_Records to use:_
§ §
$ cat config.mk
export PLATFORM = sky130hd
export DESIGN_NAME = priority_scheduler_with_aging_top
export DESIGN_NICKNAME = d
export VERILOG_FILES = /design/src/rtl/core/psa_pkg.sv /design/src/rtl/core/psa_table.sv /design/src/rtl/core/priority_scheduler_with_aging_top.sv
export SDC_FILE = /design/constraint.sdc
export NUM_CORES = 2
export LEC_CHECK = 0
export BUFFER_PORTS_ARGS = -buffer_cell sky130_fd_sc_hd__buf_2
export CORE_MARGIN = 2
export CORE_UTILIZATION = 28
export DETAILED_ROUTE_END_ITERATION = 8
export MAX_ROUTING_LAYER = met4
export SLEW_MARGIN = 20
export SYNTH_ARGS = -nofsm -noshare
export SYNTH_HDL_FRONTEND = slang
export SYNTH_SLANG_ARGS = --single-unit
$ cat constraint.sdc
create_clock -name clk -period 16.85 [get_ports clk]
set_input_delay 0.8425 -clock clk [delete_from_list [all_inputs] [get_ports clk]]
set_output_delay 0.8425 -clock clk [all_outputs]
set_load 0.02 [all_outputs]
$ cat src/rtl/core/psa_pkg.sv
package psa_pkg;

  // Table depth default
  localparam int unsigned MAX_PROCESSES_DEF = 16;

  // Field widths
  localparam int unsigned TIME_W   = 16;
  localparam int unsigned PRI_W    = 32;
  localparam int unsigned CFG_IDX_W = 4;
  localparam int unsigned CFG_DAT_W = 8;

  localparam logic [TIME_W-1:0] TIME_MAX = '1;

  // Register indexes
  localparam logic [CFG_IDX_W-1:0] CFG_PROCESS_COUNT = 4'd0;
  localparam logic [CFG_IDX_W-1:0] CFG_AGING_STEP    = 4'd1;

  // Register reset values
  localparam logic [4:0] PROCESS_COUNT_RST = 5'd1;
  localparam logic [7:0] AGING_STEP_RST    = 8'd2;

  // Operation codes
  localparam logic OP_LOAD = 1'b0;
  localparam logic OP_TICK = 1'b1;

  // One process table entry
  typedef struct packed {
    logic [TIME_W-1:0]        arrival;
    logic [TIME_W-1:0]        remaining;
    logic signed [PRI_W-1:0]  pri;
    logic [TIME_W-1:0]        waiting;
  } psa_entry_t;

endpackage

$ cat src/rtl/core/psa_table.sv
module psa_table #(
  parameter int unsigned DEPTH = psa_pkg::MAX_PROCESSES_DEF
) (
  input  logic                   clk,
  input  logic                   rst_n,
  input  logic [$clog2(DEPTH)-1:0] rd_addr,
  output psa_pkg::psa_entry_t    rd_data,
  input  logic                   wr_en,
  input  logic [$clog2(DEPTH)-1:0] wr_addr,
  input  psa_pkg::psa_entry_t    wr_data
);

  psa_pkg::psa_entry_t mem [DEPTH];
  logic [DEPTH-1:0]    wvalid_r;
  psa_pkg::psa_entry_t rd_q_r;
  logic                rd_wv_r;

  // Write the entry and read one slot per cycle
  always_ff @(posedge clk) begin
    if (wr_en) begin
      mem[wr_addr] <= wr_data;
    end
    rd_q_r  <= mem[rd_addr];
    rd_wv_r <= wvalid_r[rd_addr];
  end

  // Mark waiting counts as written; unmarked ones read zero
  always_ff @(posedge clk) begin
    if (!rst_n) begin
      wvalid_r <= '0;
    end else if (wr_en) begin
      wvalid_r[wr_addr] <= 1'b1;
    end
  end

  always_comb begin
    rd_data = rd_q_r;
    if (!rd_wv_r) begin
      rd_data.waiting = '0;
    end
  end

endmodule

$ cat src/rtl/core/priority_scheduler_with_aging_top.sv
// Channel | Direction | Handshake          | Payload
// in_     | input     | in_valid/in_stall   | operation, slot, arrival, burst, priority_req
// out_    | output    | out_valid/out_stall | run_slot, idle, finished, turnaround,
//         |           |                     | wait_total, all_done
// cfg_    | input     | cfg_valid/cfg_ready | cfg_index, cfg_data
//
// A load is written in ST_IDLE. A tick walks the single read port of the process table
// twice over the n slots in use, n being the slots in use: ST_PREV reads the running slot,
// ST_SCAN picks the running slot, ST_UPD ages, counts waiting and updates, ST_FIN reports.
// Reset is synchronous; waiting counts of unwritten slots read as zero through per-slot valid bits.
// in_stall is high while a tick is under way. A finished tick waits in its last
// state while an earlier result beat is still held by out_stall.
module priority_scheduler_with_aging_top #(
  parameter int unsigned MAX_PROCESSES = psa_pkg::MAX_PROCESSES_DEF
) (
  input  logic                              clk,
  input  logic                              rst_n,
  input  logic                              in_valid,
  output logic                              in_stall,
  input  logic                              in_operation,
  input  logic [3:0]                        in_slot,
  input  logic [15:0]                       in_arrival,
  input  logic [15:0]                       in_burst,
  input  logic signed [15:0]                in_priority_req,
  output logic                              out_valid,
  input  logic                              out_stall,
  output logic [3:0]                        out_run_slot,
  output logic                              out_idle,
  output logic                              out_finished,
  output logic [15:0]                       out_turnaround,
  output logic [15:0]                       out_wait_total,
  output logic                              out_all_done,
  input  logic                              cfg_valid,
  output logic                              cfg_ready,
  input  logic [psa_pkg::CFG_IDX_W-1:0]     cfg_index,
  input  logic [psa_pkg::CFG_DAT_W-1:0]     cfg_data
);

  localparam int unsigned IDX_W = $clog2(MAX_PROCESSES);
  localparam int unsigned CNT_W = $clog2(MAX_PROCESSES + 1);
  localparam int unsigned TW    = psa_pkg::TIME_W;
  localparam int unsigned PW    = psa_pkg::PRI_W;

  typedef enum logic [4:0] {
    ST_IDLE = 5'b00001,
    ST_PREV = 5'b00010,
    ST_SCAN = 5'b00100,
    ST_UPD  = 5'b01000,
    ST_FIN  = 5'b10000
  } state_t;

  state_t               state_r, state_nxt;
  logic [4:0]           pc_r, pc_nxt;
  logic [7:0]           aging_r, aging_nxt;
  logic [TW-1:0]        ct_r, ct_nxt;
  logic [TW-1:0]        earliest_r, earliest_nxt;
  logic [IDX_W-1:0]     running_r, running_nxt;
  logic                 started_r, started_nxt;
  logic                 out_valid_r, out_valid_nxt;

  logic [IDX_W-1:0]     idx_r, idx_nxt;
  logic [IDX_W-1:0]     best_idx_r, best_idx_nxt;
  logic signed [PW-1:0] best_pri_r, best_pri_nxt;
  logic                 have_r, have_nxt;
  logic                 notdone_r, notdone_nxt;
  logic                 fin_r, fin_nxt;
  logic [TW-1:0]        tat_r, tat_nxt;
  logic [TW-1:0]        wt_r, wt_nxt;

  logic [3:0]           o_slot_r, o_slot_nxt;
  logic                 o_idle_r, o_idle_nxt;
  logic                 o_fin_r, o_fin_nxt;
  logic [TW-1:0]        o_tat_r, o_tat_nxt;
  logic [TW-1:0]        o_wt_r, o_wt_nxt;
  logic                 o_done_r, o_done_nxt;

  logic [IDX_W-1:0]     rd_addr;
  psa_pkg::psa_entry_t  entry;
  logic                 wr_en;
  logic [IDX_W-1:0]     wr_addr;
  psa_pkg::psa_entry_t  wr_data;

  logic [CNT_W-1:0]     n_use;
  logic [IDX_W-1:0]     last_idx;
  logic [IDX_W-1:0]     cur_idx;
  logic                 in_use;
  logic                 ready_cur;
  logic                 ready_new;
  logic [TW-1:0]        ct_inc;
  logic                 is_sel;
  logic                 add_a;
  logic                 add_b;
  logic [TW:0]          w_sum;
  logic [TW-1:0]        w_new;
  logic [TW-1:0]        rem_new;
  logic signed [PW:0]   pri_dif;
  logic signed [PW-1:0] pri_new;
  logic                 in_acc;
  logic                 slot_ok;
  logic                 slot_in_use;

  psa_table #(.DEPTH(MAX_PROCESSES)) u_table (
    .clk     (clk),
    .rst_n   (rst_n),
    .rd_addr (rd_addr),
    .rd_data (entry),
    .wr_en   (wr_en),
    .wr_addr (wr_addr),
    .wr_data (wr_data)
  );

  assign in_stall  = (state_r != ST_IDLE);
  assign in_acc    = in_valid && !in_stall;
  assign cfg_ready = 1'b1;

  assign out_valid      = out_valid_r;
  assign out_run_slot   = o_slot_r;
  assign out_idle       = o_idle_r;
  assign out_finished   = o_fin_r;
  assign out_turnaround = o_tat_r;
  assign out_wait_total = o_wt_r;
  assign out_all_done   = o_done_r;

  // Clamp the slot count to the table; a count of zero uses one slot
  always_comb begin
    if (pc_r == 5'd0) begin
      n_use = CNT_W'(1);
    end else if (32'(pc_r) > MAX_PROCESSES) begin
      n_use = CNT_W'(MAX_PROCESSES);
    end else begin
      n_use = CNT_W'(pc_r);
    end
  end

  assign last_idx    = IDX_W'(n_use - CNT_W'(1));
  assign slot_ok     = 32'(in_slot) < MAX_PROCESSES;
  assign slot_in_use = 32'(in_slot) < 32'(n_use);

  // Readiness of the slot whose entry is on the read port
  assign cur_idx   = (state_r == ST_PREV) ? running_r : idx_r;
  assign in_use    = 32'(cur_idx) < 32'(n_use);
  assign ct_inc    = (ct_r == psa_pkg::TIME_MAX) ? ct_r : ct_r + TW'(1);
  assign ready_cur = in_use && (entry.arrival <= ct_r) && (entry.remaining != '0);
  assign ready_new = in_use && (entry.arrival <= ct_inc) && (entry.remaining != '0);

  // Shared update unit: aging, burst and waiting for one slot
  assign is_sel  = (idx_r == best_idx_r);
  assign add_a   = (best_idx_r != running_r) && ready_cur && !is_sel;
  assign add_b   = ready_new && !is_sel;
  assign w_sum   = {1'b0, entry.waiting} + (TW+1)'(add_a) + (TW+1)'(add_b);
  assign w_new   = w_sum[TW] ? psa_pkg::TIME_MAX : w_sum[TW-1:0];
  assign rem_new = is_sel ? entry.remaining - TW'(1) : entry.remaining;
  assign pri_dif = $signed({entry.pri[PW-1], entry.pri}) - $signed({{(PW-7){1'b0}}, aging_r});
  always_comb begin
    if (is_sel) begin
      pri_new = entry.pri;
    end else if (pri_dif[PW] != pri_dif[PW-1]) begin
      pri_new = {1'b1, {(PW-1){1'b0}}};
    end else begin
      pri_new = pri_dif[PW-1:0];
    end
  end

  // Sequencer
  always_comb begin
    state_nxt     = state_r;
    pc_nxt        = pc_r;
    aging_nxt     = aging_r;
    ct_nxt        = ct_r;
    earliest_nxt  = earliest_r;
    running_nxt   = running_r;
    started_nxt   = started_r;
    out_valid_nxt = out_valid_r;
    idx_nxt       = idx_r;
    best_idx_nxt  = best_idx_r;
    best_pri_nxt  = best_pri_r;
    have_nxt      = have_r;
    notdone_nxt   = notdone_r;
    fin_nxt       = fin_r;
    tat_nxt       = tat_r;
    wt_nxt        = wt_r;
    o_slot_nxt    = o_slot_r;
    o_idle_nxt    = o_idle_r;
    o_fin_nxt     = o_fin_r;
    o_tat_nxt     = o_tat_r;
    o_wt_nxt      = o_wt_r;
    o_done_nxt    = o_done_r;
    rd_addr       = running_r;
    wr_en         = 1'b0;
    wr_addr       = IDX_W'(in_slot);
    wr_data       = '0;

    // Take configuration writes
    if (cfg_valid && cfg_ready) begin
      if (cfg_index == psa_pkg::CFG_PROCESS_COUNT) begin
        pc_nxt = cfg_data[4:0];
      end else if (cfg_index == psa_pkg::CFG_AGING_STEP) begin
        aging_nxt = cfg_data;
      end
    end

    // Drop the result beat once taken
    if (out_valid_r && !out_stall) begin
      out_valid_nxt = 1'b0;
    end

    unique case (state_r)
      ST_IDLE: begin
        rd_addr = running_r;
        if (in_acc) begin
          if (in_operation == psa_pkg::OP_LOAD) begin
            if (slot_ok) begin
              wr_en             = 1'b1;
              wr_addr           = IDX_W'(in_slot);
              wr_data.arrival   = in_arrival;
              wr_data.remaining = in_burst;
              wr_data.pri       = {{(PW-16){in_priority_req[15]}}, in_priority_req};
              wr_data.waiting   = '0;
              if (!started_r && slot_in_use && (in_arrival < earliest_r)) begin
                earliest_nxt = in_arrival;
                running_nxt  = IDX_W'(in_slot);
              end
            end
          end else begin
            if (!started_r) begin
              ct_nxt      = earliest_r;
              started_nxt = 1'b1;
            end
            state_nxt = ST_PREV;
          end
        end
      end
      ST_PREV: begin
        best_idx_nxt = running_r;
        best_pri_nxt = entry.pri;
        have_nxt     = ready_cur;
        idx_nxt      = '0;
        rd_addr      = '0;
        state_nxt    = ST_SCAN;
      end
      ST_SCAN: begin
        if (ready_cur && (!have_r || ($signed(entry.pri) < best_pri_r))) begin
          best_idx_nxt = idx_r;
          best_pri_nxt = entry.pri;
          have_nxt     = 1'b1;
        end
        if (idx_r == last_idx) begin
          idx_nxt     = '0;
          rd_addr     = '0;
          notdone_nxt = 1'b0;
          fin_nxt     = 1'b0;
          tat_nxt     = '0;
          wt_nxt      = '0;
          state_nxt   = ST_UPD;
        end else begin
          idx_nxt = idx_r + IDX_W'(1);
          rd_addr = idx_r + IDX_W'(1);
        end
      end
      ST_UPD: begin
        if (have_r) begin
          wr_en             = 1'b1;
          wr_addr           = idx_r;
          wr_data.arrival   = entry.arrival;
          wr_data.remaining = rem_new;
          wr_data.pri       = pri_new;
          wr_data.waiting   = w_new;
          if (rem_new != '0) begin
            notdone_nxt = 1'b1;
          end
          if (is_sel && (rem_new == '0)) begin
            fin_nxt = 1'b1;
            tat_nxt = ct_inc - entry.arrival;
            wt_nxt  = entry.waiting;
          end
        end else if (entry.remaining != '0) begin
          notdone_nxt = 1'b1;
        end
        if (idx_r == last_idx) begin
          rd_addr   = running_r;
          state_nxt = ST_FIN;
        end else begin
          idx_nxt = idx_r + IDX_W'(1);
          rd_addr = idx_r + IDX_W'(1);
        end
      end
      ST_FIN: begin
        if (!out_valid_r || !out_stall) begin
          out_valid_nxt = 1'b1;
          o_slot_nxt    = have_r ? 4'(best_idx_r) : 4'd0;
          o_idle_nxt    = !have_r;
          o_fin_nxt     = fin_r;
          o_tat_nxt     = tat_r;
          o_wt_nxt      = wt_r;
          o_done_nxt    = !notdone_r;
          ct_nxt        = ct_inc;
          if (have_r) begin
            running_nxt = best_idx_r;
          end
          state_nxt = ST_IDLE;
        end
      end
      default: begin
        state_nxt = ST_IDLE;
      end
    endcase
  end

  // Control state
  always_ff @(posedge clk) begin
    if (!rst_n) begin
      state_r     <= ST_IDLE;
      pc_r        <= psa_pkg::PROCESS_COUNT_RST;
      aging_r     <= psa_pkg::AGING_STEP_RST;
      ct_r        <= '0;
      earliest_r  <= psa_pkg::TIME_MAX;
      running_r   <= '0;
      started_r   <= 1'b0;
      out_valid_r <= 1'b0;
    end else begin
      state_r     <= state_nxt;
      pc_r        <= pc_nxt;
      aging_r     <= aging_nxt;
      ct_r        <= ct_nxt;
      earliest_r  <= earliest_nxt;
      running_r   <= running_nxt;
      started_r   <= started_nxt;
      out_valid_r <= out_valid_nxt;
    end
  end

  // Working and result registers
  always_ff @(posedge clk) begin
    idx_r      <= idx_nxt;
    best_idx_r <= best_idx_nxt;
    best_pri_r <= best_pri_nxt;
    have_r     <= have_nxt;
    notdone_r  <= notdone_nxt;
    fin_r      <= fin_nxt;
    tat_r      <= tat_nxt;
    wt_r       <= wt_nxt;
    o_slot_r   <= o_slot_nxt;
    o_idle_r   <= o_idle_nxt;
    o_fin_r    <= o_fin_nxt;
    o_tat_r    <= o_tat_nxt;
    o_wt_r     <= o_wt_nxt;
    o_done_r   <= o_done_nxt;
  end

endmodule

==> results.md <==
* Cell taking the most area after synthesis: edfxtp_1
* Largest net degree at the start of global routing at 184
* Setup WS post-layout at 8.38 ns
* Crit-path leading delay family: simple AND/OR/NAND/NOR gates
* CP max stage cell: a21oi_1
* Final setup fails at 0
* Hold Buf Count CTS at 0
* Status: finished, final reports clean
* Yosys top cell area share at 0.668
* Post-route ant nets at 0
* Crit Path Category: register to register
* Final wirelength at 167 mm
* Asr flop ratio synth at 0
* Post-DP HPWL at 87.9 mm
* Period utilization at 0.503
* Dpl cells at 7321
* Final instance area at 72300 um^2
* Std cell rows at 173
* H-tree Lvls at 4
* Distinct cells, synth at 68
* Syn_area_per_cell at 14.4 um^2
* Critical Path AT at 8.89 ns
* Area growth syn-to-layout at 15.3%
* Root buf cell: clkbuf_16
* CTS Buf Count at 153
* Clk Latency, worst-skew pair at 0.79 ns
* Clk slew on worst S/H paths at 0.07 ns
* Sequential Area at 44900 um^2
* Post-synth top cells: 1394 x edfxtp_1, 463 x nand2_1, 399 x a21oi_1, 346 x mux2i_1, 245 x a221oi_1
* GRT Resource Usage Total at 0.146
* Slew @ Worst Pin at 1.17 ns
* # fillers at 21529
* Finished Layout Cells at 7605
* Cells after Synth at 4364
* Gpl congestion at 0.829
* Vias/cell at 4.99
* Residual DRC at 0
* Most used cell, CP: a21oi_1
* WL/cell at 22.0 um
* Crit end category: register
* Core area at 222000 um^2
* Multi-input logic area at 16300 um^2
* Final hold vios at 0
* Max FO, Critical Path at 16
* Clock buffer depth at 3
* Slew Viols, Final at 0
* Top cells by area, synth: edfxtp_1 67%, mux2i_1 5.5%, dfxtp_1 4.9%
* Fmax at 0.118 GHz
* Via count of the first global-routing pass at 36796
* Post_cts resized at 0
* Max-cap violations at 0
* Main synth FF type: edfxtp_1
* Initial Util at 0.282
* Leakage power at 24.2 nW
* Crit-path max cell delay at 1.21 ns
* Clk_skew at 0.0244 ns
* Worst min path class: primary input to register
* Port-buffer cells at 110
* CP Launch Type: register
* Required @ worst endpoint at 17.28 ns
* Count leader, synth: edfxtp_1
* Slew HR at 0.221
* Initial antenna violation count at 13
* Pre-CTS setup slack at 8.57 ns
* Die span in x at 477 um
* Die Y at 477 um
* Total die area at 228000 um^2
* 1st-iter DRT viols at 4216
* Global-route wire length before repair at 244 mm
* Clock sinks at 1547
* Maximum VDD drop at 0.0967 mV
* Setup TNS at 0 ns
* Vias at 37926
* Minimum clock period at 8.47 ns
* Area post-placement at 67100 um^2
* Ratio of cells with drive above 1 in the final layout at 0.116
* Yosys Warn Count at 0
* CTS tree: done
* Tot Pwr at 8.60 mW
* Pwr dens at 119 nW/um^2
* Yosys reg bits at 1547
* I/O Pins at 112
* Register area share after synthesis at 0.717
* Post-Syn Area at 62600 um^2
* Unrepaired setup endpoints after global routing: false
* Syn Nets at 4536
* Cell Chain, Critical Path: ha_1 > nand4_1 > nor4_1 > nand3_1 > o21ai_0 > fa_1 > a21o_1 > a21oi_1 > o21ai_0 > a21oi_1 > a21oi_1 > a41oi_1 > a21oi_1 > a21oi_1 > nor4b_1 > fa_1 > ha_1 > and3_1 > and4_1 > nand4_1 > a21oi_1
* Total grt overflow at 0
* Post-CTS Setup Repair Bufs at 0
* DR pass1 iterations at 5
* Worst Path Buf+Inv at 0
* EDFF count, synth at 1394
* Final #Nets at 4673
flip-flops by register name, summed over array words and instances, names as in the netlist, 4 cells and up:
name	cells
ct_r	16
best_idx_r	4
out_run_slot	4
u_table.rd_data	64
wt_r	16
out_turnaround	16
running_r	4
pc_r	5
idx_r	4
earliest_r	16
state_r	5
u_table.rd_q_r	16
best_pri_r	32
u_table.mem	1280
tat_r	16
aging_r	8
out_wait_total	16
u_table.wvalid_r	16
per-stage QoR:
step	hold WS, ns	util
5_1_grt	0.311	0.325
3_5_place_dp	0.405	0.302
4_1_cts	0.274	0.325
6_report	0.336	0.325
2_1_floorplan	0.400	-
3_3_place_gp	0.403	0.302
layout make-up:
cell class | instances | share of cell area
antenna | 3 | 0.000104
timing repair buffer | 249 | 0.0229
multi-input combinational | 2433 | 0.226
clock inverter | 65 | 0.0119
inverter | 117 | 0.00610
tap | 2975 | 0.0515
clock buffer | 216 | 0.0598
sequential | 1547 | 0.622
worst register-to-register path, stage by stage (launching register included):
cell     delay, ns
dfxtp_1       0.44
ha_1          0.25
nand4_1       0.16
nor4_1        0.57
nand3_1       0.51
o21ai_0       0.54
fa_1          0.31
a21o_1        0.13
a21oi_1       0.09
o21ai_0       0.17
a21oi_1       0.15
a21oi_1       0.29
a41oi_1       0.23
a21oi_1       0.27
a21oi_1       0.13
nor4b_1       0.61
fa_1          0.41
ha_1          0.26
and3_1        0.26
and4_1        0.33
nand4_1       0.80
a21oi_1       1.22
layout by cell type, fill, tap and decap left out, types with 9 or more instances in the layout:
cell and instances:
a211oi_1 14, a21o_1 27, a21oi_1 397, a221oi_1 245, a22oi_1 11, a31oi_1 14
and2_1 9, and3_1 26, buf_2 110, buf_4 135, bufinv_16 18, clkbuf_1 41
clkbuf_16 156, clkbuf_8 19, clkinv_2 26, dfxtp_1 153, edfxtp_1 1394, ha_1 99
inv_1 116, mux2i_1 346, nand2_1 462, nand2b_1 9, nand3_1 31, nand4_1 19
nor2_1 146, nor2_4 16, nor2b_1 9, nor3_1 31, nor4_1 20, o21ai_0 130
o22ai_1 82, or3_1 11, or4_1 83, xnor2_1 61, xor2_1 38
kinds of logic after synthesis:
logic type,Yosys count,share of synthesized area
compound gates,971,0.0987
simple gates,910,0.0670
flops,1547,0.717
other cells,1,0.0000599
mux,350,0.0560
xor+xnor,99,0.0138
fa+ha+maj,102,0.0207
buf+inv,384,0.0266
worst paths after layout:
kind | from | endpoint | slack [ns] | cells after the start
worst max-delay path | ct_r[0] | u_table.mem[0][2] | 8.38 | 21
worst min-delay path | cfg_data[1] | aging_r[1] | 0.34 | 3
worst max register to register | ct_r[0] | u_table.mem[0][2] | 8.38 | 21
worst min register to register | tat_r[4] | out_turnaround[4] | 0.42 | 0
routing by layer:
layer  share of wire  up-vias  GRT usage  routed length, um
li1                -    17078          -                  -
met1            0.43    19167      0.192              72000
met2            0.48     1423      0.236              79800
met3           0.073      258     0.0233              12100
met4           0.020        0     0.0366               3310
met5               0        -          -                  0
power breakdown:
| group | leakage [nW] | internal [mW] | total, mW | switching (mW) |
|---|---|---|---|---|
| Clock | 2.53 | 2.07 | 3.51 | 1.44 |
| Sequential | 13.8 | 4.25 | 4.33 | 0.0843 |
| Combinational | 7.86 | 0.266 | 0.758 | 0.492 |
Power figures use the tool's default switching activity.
§ §
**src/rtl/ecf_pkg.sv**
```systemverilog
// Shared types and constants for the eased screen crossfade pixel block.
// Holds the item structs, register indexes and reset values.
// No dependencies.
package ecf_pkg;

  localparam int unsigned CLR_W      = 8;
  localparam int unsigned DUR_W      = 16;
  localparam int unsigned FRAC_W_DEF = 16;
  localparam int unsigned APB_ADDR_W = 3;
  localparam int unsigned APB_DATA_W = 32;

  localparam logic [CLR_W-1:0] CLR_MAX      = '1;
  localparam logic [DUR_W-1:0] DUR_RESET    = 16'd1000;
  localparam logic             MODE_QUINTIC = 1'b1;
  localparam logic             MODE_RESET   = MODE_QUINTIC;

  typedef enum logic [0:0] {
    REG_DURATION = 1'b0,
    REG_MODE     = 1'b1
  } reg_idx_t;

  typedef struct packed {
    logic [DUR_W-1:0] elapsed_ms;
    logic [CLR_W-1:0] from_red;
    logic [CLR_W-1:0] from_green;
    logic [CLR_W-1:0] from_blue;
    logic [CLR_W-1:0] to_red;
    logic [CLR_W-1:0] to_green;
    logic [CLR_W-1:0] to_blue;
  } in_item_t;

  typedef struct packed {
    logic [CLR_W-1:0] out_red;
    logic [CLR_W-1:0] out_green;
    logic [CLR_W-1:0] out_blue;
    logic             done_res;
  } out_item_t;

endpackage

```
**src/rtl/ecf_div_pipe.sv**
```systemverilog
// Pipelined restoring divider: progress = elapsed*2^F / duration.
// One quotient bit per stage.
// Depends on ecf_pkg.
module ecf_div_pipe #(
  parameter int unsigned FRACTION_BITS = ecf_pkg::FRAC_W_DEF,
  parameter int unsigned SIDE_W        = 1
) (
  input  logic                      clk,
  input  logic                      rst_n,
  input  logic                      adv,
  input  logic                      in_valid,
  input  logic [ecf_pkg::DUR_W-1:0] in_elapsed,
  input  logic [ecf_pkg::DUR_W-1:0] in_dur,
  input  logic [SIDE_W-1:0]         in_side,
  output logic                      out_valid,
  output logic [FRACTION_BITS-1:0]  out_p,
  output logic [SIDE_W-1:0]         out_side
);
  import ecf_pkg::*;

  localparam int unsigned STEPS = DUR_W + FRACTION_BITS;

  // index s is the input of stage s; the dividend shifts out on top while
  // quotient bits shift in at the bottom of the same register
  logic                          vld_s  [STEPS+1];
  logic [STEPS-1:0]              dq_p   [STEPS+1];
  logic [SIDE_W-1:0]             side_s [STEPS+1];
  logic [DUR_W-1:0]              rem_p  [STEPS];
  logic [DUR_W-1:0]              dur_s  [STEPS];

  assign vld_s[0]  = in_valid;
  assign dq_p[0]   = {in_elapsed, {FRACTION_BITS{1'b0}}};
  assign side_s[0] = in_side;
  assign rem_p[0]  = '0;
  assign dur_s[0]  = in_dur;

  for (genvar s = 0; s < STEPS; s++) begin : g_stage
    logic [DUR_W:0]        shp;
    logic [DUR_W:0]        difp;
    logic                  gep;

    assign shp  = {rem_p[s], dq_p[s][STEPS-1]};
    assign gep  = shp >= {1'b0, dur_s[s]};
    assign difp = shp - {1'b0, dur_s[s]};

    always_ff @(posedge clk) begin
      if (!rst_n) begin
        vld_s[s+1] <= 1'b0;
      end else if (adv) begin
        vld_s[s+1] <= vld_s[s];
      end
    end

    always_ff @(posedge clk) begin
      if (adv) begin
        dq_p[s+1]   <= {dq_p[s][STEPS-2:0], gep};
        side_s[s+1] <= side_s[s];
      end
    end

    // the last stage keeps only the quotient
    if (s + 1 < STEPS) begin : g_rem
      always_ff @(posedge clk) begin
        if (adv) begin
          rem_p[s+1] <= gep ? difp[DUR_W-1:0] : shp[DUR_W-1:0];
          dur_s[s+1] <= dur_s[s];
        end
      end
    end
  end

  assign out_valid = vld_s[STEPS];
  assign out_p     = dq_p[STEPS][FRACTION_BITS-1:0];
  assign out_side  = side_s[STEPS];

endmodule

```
§ §
_What is required:_ Among the lines of the preceding data, which ones hold the word "types"? List them.

_Task response:_
layout by cell type, fill, tap and decap left out, types with 9 or more instances in the layout:
// Shared types and constants for the eased screen crossfade pixel block.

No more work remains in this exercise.